- **TASK GOAL**: Among the lines below, a stretch begins at the one with "Multi-Input combinational cell | 384 | 47.4" and ends at the one with "dfxtp_1 0.38, inv_1". Repeat that stretch exactly, ends included.

----

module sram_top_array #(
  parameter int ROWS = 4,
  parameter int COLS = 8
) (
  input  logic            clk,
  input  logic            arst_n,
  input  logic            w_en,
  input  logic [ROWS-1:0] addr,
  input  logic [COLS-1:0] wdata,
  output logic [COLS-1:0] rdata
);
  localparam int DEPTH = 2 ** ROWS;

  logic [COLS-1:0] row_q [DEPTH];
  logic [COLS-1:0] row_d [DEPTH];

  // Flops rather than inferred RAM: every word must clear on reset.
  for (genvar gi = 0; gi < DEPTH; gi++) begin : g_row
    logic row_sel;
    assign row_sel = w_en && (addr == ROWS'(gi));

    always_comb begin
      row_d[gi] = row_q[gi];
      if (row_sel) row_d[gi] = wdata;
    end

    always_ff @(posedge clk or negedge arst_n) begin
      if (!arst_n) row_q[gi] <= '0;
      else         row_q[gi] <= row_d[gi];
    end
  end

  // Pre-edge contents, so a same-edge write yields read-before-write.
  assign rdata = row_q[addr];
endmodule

----

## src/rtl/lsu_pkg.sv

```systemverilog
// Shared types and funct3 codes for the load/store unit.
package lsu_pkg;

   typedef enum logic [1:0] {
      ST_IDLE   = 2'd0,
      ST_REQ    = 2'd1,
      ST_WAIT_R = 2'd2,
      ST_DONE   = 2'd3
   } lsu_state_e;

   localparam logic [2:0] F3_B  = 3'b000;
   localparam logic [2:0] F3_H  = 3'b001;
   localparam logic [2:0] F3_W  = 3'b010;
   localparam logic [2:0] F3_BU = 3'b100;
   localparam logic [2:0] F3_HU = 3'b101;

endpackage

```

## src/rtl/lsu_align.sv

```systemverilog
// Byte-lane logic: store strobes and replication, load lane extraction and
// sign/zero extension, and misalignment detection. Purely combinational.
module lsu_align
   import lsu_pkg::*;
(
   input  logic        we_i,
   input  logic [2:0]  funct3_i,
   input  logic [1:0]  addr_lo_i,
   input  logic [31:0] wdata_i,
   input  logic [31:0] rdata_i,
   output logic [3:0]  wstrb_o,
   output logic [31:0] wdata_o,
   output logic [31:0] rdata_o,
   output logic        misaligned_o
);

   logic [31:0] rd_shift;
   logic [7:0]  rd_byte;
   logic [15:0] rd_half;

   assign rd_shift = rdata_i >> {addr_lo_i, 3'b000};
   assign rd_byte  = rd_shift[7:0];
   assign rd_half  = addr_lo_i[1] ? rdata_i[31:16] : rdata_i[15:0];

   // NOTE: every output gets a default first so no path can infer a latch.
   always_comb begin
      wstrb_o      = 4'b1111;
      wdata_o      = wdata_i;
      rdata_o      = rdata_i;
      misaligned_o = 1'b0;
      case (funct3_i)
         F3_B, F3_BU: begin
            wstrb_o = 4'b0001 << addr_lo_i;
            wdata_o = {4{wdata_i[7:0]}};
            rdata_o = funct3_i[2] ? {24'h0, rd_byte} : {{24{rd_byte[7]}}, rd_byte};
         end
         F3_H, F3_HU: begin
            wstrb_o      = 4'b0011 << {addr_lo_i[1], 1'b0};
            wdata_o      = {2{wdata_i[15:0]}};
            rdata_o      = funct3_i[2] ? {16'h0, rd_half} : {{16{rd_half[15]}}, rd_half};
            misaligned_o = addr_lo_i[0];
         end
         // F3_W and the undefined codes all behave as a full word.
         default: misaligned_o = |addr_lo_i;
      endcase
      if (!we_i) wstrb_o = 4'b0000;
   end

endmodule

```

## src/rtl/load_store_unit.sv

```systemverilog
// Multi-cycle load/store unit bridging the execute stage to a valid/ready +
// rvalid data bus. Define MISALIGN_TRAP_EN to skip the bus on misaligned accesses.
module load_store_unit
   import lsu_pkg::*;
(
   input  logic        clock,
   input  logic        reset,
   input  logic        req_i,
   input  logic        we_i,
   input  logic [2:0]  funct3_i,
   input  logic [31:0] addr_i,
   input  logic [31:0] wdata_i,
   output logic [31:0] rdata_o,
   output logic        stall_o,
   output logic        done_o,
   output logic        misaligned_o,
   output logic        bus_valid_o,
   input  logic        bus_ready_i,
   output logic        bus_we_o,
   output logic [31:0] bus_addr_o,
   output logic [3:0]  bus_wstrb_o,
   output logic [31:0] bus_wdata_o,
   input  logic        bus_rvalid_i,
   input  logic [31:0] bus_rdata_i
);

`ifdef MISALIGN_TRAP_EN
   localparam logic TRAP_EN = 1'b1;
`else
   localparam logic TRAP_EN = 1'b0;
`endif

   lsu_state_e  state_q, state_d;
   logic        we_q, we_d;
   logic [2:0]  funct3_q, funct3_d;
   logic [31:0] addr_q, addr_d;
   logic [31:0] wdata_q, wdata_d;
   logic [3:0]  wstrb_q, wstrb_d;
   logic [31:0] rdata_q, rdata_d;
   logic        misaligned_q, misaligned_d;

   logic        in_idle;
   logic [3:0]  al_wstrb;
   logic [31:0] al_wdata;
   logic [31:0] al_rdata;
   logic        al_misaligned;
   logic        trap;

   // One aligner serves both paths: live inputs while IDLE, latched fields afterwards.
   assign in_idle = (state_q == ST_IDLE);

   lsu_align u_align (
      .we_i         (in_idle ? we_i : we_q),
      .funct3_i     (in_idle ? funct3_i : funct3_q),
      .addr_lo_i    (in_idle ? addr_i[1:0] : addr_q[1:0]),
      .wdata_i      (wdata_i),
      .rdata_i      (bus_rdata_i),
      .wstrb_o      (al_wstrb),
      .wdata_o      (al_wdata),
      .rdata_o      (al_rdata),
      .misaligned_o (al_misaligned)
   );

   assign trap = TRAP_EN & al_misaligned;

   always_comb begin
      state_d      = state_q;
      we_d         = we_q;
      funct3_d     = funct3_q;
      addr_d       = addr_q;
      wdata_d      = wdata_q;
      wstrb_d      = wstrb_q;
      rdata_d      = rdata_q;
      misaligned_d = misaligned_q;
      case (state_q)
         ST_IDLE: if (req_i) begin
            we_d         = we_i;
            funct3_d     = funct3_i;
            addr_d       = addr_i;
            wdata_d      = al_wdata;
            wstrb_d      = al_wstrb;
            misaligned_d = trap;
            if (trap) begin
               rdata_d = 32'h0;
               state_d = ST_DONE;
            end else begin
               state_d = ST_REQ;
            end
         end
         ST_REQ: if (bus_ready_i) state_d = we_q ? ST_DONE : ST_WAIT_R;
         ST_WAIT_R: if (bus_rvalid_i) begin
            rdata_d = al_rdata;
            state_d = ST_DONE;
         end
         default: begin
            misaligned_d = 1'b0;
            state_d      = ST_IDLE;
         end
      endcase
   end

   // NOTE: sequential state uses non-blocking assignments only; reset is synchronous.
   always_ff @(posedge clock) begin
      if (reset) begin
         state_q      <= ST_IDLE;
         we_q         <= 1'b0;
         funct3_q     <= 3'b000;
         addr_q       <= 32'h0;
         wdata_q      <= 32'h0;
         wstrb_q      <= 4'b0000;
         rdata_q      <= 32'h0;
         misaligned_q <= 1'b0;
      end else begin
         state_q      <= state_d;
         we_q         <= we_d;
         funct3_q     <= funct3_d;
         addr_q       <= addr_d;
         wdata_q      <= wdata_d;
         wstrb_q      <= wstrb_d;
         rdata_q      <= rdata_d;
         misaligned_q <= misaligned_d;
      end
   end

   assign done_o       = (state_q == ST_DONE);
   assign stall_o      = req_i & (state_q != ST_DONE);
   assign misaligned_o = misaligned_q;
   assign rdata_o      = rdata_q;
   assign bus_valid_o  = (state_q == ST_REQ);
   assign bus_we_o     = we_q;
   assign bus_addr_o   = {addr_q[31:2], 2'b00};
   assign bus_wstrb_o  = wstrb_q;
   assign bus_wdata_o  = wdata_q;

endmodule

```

----

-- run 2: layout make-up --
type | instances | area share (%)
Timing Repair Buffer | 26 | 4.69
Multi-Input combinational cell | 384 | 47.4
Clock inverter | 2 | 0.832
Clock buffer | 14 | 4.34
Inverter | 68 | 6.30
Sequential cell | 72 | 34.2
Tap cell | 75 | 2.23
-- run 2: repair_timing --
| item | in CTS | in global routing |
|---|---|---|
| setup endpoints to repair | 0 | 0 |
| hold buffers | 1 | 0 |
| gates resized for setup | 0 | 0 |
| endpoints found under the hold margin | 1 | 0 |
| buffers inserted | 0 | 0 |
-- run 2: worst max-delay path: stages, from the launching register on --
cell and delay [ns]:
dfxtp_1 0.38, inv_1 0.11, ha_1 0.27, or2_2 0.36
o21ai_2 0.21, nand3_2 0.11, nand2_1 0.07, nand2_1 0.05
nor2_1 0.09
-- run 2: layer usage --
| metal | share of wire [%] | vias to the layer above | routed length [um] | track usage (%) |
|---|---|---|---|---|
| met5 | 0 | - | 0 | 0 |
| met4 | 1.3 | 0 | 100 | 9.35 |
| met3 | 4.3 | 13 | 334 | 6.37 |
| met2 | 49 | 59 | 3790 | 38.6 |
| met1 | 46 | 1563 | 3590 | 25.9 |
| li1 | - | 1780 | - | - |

----

- **WRITTEN REPLY**:
Multi-Input combinational cell | 384 | 47.4
Clock inverter | 2 | 0.832
Clock buffer | 14 | 4.34
Inverter | 68 | 6.30
Sequential cell | 72 | 34.2
Tap cell | 75 | 2.23
-- run 2: repair_timing --
| item | in CTS | in global routing |
|---|---|---|
| setup endpoints to repair | 0 | 0 |
| hold buffers | 1 | 0 |
| gates resized for setup | 0 | 0 |
| endpoints found under the hold margin | 1 | 0 |
| buffers inserted | 0 | 0 |
-- run 2: worst max-delay path: stages, from the launching register on --
cell and delay [ns]:
dfxtp_1 0.38, inv_1 0.11, ha_1 0.27, or2_2 0.36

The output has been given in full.